Stored data
= = = = =

**src/rtl/viola_pkg.sv**
```systemverilog
// Shared ROB/reservation-station constants and the wrapping tag-pointer increment.
package viola_pkg;

  localparam int unsigned TAG_W  = 3;
  localparam int unsigned XLEN   = 32;
  localparam int unsigned NO_TAG = 0;

  // Tag 0 means "no tag", so pointers wrap from max_idx back to 1.
  function automatic int unsigned ptr_inc(input int unsigned ptr, input int unsigned max_idx);
    return (ptr >= max_idx) ? 32'd1 : ptr + 32'd1;
  endfunction

endpackage

```
**src/rtl/rob_entry_array.sv**
```systemverilog
// ROB entry storage: allocation, writeback capture, head read and two operand query ports.
// Define ROB_BYPASS_EN to let queries see same-cycle writeback buses.
module rob_entry_array import viola_pkg::*; #(
  parameter int unsigned TAG_W = viola_pkg::TAG_W,
  parameter int unsigned XLEN  = viola_pkg::XLEN
) (
  input  logic             i_clk,
  input  logic             i_rst_n,
  input  logic             i_pause,
  input  logic             i_flush,
  input  logic             i_alloc,
  input  logic [TAG_W-1:0] i_alloc_tag,
  input  logic [4:0]       i_alloc_rd,
  input  logic             i_free,
  input  logic [TAG_W-1:0] i_head_tag,
  input  logic [TAG_W-1:0] i_alu_tag,
  input  logic [XLEN-1:0]  i_alu_data,
  input  logic [TAG_W-1:0] i_mem_tag,
  input  logic [XLEN-1:0]  i_mem_data,
  input  logic [TAG_W-1:0] i_query1,
  input  logic [TAG_W-1:0] i_query2,
  output logic             o_q1_ready,
  output logic [XLEN-1:0]  o_q1_data,
  output logic             o_q2_ready,
  output logic [XLEN-1:0]  o_q2_data,
  output logic             o_head_busy,
  output logic             o_head_ready,
  output logic [4:0]       o_head_rd,
  output logic [XLEN-1:0]  o_head_data
);

  localparam int unsigned ENTRIES = (1 << TAG_W) - 1;

  // Slot 0 exists only so any tag indexes safely; it is never allocated.
  logic            r_busy  [0:ENTRIES];
  logic            r_ready [0:ENTRIES];
  logic [4:0]      r_rd    [0:ENTRIES];
  logic [XLEN-1:0] r_data  [0:ENTRIES];

  always_ff @(posedge i_clk) begin
    if (!i_rst_n) begin
      for (int i = 0; i <= int'(ENTRIES); i++) begin
        r_busy[i]  <= 1'b0;
        r_ready[i] <= 1'b0;
        r_rd[i]    <= '0;
        r_data[i]  <= '0;
      end
    end else if (!i_pause) begin
      for (int i = 0; i <= int'(ENTRIES); i++) begin
        if (i_flush) begin
          r_busy[i]  <= 1'b0;
          r_ready[i] <= 1'b0;
        end else if (i_alloc && i_alloc_tag == TAG_W'(i)) begin
          r_busy[i]  <= 1'b1;
          r_ready[i] <= 1'b0;
          r_rd[i]    <= i_alloc_rd;
        end else if (i_free && i_head_tag == TAG_W'(i)) begin
          r_busy[i]  <= 1'b0;
          r_ready[i] <= 1'b0;
        end else if (r_busy[i] && i_mem_tag == TAG_W'(i)) begin
          r_ready[i] <= 1'b1;
          r_data[i]  <= i_mem_data;
        end else if (r_busy[i] && i_alu_tag == TAG_W'(i)) begin
          r_ready[i] <= 1'b1;
          r_data[i]  <= i_alu_data;
        end
      end
    end
  end

  logic [TAG_W-1:0] w_qtag [2];
  logic             w_qrdy [2];
  logic [XLEN-1:0]  w_qdat [2];

  assign w_qtag[0] = i_query1;
  assign w_qtag[1] = i_query2;

  always_comb begin
    for (int p = 0; p < 2; p++) begin
      w_qrdy[p] = 1'b0;
      w_qdat[p] = '0;
      if (w_qtag[p] == TAG_W'(NO_TAG)) begin
        w_qrdy[p] = 1'b1;
`ifdef ROB_BYPASS_EN
      end else if (w_qtag[p] == i_mem_tag) begin
        w_qrdy[p] = 1'b1;
        w_qdat[p] = i_mem_data;
      end else if (w_qtag[p] == i_alu_tag) begin
        w_qrdy[p] = 1'b1;
        w_qdat[p] = i_alu_data;
`endif
      end else if (r_busy[w_qtag[p]] && r_ready[w_qtag[p]]) begin
        w_qrdy[p] = 1'b1;
        w_qdat[p] = r_data[w_qtag[p]];
      end
    end
  end

  assign o_q1_ready   = w_qrdy[0];
  assign o_q1_data    = w_qdat[0];
  assign o_q2_ready   = w_qrdy[1];
  assign o_q2_data    = w_qdat[1];
  assign o_head_busy  = r_busy[i_head_tag];
  assign o_head_ready = r_ready[i_head_tag];
  assign o_head_rd    = r_rd[i_head_tag];
  assign o_head_data  = r_data[i_head_tag];

endmodule

```
**src/rtl/reorder_buffer.sv**
```systemverilog
// Reorder buffer top: head/tail pointers, occupancy count and registered in-order commit.
// Optional ROB_BYPASS_EN enables writeback-to-query bypass in the entry array.
module reorder_buffer import viola_pkg::*; #(
  parameter int unsigned TAG_W = viola_pkg::TAG_W,
  parameter int unsigned XLEN  = viola_pkg::XLEN
) (
  input  logic             i_clk,
  input  logic             i_rst_n,
  input  logic             i_pause,
  input  logic             i_flush,
  input  logic             i_disp_valid,
  input  logic [4:0]       i_disp_rd,
  output logic [TAG_W-1:0] o_disp_tag,
  input  logic [TAG_W-1:0] i_alu_des_in,
  input  logic [XLEN-1:0]  i_alu_data,
  input  logic [TAG_W-1:0] i_memory_des_in,
  input  logic [XLEN-1:0]  i_memory_data,
  input  logic [TAG_W-1:0] i_query1,
  input  logic [TAG_W-1:0] i_query2,
  output logic             o_q1_ready,
  output logic [XLEN-1:0]  o_q1_data,
  output logic             o_q2_ready,
  output logic [XLEN-1:0]  o_q2_data,
  output logic             o_commit_valid,
  output logic [4:0]       o_commit_rd,
  output logic [TAG_W-1:0] o_commit_tag,
  output logic [XLEN-1:0]  o_commit_data,
  output logic             o_rob_full,
  output logic             o_rob_empty
);

  localparam int unsigned ENTRIES = (1 << TAG_W) - 1;

  logic [TAG_W-1:0] r_head, r_tail, r_count, r_commit_tag;
  logic             r_full, r_empty, r_commit_valid;
  logic [4:0]       r_commit_rd;
  logic [XLEN-1:0]  r_commit_data;

  logic [TAG_W-1:0] w_head_nxt, w_tail_nxt, w_count_nxt, w_ctag_nxt;
  logic             w_full_nxt, w_empty_nxt, w_cv_nxt;
  logic [4:0]       w_crd_nxt;
  logic [XLEN-1:0]  w_cdata_nxt;

  logic             w_alloc, w_commit, w_head_busy, w_head_ready;
  logic [4:0]       w_head_rd;
  logic [XLEN-1:0]  w_head_data;

  // Registered full flag gates dispatch, so a commit never frees a slot for the same cycle.
  assign w_alloc  = i_disp_valid & ~r_full & ~i_pause & ~i_flush;
  assign w_commit = w_head_busy & w_head_ready & ~i_pause & ~i_flush;

  rob_entry_array #(
    .TAG_W (TAG_W),
    .XLEN  (XLEN)
  ) u_entries (
    .i_clk        (i_clk),
    .i_rst_n      (i_rst_n),
    .i_pause      (i_pause),
    .i_flush      (i_flush),
    .i_alloc      (w_alloc),
    .i_alloc_tag  (r_tail),
    .i_alloc_rd   (i_disp_rd),
    .i_free       (w_commit),
    .i_head_tag   (r_head),
    .i_alu_tag    (i_alu_des_in),
    .i_alu_data   (i_alu_data),
    .i_mem_tag    (i_memory_des_in),
    .i_mem_data   (i_memory_data),
    .i_query1     (i_query1),
    .i_query2     (i_query2),
    .o_q1_ready   (o_q1_ready),
    .o_q1_data    (o_q1_data),
    .o_q2_ready   (o_q2_ready),
    .o_q2_data    (o_q2_data),
    .o_head_busy  (w_head_busy),
    .o_head_ready (w_head_ready),
    .o_head_rd    (w_head_rd),
    .o_head_data  (w_head_data)
  );

  always_comb begin
    w_head_nxt  = r_head;
    w_tail_nxt  = r_tail;
    w_count_nxt = r_count;
    w_full_nxt  = r_full;
    w_empty_nxt = r_empty;
    w_cv_nxt    = r_commit_valid;
    w_crd_nxt   = r_commit_rd;
    w_ctag_nxt  = r_commit_tag;
    w_cdata_nxt = r_commit_data;
    if (!i_pause) begin
      if (i_flush) begin
        w_head_nxt  = TAG_W'(1);
        w_tail_nxt  = TAG_W'(1);
        w_count_nxt = '0;
        w_full_nxt  = 1'b0;
        w_empty_nxt = 1'b1;
        w_cv_nxt    = 1'b0;
        w_crd_nxt   = '0;
        w_ctag_nxt  = '0;
        w_cdata_nxt = '0;
      end else begin
        if (w_alloc)  w_tail_nxt = TAG_W'(ptr_inc(32'(r_tail), ENTRIES));
        if (w_commit) w_head_nxt = TAG_W'(ptr_inc(32'(r_head), ENTRIES));
        w_count_nxt = r_count + TAG_W'(w_alloc) - TAG_W'(w_commit);
        w_full_nxt  = (w_count_nxt == TAG_W'(ENTRIES));
        w_empty_nxt = (w_count_nxt == '0);
        w_cv_nxt    = w_commit;
        w_crd_nxt   = w_commit ? w_head_rd   : '0;
        w_ctag_nxt  = w_commit ? r_head      : '0;
        w_cdata_nxt = w_commit ? w_head_data : '0;
      end
    end
  end

  always_ff @(posedge i_clk) begin
    if (!i_rst_n) begin
      r_head         <= TAG_W'(1);
      r_tail         <= TAG_W'(1);
      r_count        <= '0;
      r_full         <= 1'b0;
      r_empty        <= 1'b1;
      r_commit_valid <= 1'b0;
      r_commit_rd    <= '0;
      r_commit_tag   <= '0;
      r_commit_data  <= '0;
    end else begin
      r_head         <= w_head_nxt;
      r_tail         <= w_tail_nxt;
      r_count        <= w_count_nxt;
      r_full         <= w_full_nxt;
      r_empty        <= w_empty_nxt;
      r_commit_valid <= w_cv_nxt;
      r_commit_rd    <= w_crd_nxt;
      r_commit_tag   <= w_ctag_nxt;
      r_commit_data  <= w_cdata_nxt;
    end
  end

  assign o_disp_tag     = r_tail;
  assign o_commit_valid = r_commit_valid;
  assign o_commit_rd    = r_commit_rd;
  assign o_commit_tag   = r_commit_tag;
  assign o_commit_data  = r_commit_data;
  assign o_rob_full     = r_full;
  assign o_rob_empty    = r_empty;

endmodule

```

= = = = =

Would you please return all lines of the data that include the word "else"?

= TASK RESULT =
    end else if (!i_pause) begin
        end else if (i_alloc && i_alloc_tag == TAG_W'(i)) begin
        end else if (i_free && i_head_tag == TAG_W'(i)) begin
        end else if (r_busy[i] && i_mem_tag == TAG_W'(i)) begin
        end else if (r_busy[i] && i_alu_tag == TAG_W'(i)) begin
      end else if (w_qtag[p] == i_mem_tag) begin
      end else if (w_qtag[p] == i_alu_tag) begin
      end else if (r_busy[w_qtag[p]] && r_ready[w_qtag[p]]) begin
      end else begin
    end else begin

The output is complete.